Today we are going to discuss about the high availability services in the VMware NSX-T environment. The high availability includes Active/Active mode and Active/Standby mode.

NSX Edge nodes run in an Edge cluster, hosting centralized services and providing connectivity to the physical infrastructure. Since the services are run on the SR component of a Tier-0 or Tier-1 gateway, the following concept is relevant to SR. This SR service runs on an Edge node and has two modes of operations:

  • active/active
  • active/standby

Active/Active mode
This is a high availability mode where SRs hosted on Edge nodes act as active forwarders. Stateless services such as layer 3 forwarding are IP based, so it does not matter which Edge node receives and forwards the traffic. 

All the SRs configured in active/active configuration mode are active forwarders. This high availability mode is only available on Tier-0 gateway.

Stateful services typically require tracking of connection state (e.g., sequence number check, connection state), thus traffic for a given session needs to go through the same Edge node. 

As of NSX-T 2.5, active/active HA mode does not support stateful services such as Gateway Firewall or stateful NAT. Stateless services, including reflexive NAT and stateless firewall, can leverage the active/active HA model. 

Fig 1.1- VMware NSX-T Active/Active mode

Active/Standby mode
This is a high availability mode where only one SR act as an active forwarder. This mode is required when stateful services are enabled. 

Services like NAT are in constant state of sync between active and standby SRs on the Edge nodes. This mode is supported on both Tier-1 and Tier-0 SRs. Preemptive and Non-Preemptive modes are available for both Tier-0 and Tier-0 SR. 

Default mode for gateways configured in active/standby high availability configuration is non-preemptive. A user needs to select the preferred member (Edge node) when a gateway is configured in active/standby preemptive mode. 

When enabled, preemptive behavior allows a SR to resume active role on preferred edge node as soon as it recovers from a failure. 

Tier-0 and Tier-1 Gateway
For Tier-0 Gateway, active/standby SRs have different IP addresses northbound and have eBGP sessions established on both links. 

Both of the Tier-0 SRs (active and standby) receive routing updates from physical routers and advertise routes to the physical routers; however, the standby Tier-0 SR prepends its local AS three times in the BGP updates so that traffic from the physical routers prefer the active Tier-0 SR.

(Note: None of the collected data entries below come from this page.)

==> src/rtl/obstacle_pkg.sv <==
// Shared constants for the obstacle path: gamestate codes, sprite
// select codes, sprite sizes, scroller state enum and width lookup.
package obstacle_pkg;

  localparam logic [1:0] GS_UNBEGIN = 2'b00;
  localparam logic [1:0] GS_RUNNING = 2'b01;
  localparam logic [1:0] GS_DEAD    = 2'b11;

  localparam logic [3:0] SEL_BIRD  = 4'b1000;
  localparam logic [3:0] SEL_CAC1S = 4'b0100;
  localparam logic [3:0] SEL_CAC1B = 4'b0101;
  localparam logic [3:0] SEL_CAC2S = 4'b0110;
  localparam logic [3:0] SEL_CAC2B = 4'b0111;

  localparam logic [7:0] W_BIRD  = 8'd92;
  localparam logic [7:0] W_CAC1S = 8'd34;
  localparam logic [7:0] W_CAC1B = 8'd50;
  localparam logic [7:0] W_CAC2S = 8'd68;
  localparam logic [7:0] W_CAC2B = 8'd100;

  localparam logic [9:0] H_SMALL = 10'd70;
  localparam logic [9:0] H_BIG   = 10'd100;

  typedef enum logic [1:0] {
    ST_IDLE,
    ST_SCROLL,
    ST_GAP,
    ST_FROZEN
  } scroll_state_e;

  function automatic logic [7:0] obstacle_width(
    input logic [3:0] sel
  );
    logic [7:0] w;
    case (sel)
      SEL_BIRD:  w = W_BIRD;
      SEL_CAC1S: w = W_CAC1S;
      SEL_CAC1B: w = W_CAC1B;
      SEL_CAC2S: w = W_CAC2S;
      default:   w = W_CAC2B;
    endcase
    return w;
  endfunction

endpackage

==> src/rtl/obstacle_scroller_if.sv <==
// Bundle between obstacle scroller, selection FSM and renderer.
// master: scroller side (consumes sel/gap, drives position/advance).
interface obstacle_scroller_if;
  logic [3:0]         obstacle_sel;
  logic [9:0]         gap_width;
  logic               next_req;
  logic signed [10:0] obs_x;
  logic [9:0]         obs_y;
  logic [7:0]         obs_w;
  logic               obs_active;
  logic [3:0]         speed;

  modport master (
    input  obstacle_sel, gap_width,
    output next_req, obs_x, obs_y,
    output obs_w, obs_active, speed
  );

  modport slave (
    output obstacle_sel, gap_width,
    input  next_req, obs_x, obs_y,
    input  obs_w, obs_active, speed
  );
endinterface

==> src/rtl/obstacle_speed_ramp.sv <==
// Frame counter plus saturating speed register.
// Ports: clk, rst, clr_i (back to initial speed), step_i (count one frame), speed_o.
module obstacle_speed_ramp #(
  parameter int SPEED_INIT        = 4,
  parameter int SPEED_MAX         = 12,
  parameter int SPEED_STEP_FRAMES = 600
) (
  input  logic       clk,
  input  logic       rst,
  input  logic       clr_i,
  input  logic       step_i,
  output logic [3:0] speed_o
);

  logic [9:0] frm_q, frm_d;
  logic [3:0] spd_q, spd_d;

  always_comb begin
    frm_d = frm_q;
    spd_d = spd_q;
    if (clr_i) begin
      frm_d = '0;
      spd_d = 4'(SPEED_INIT);
    end else if (step_i) begin
      if (frm_q == 10'(SPEED_STEP_FRAMES - 1)) begin
        frm_d = '0;
        if (spd_q < 4'(SPEED_MAX))
          spd_d = spd_q + 4'd1;
      end else begin
        frm_d = frm_q + 10'd1;
      end
    end
  end

  always_ff @(posedge clk) begin
    if (rst) begin
      frm_q <= '0;
      spd_q <= 4'(SPEED_INIT);
    end else begin
      frm_q <= frm_d;
      spd_q <= spd_d;
    end
  end

  assign speed_o = spd_q;

endmodule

Southbound IP addresses on active and standby Tier-0 SRs are the same and the operational state of standby SR southbound interface is down. Since the operational state of southbound Tier-0 SR interface is down, the Tier-0 DR does not send any traffic to the standby SR. 

For Tier-1 Gateway, active/standby SRs have the same IP addresses northbound. Only the active SR will reply to ARP requests, while the standby SR interfaces operational state is set as down so that they will automatically drop packets.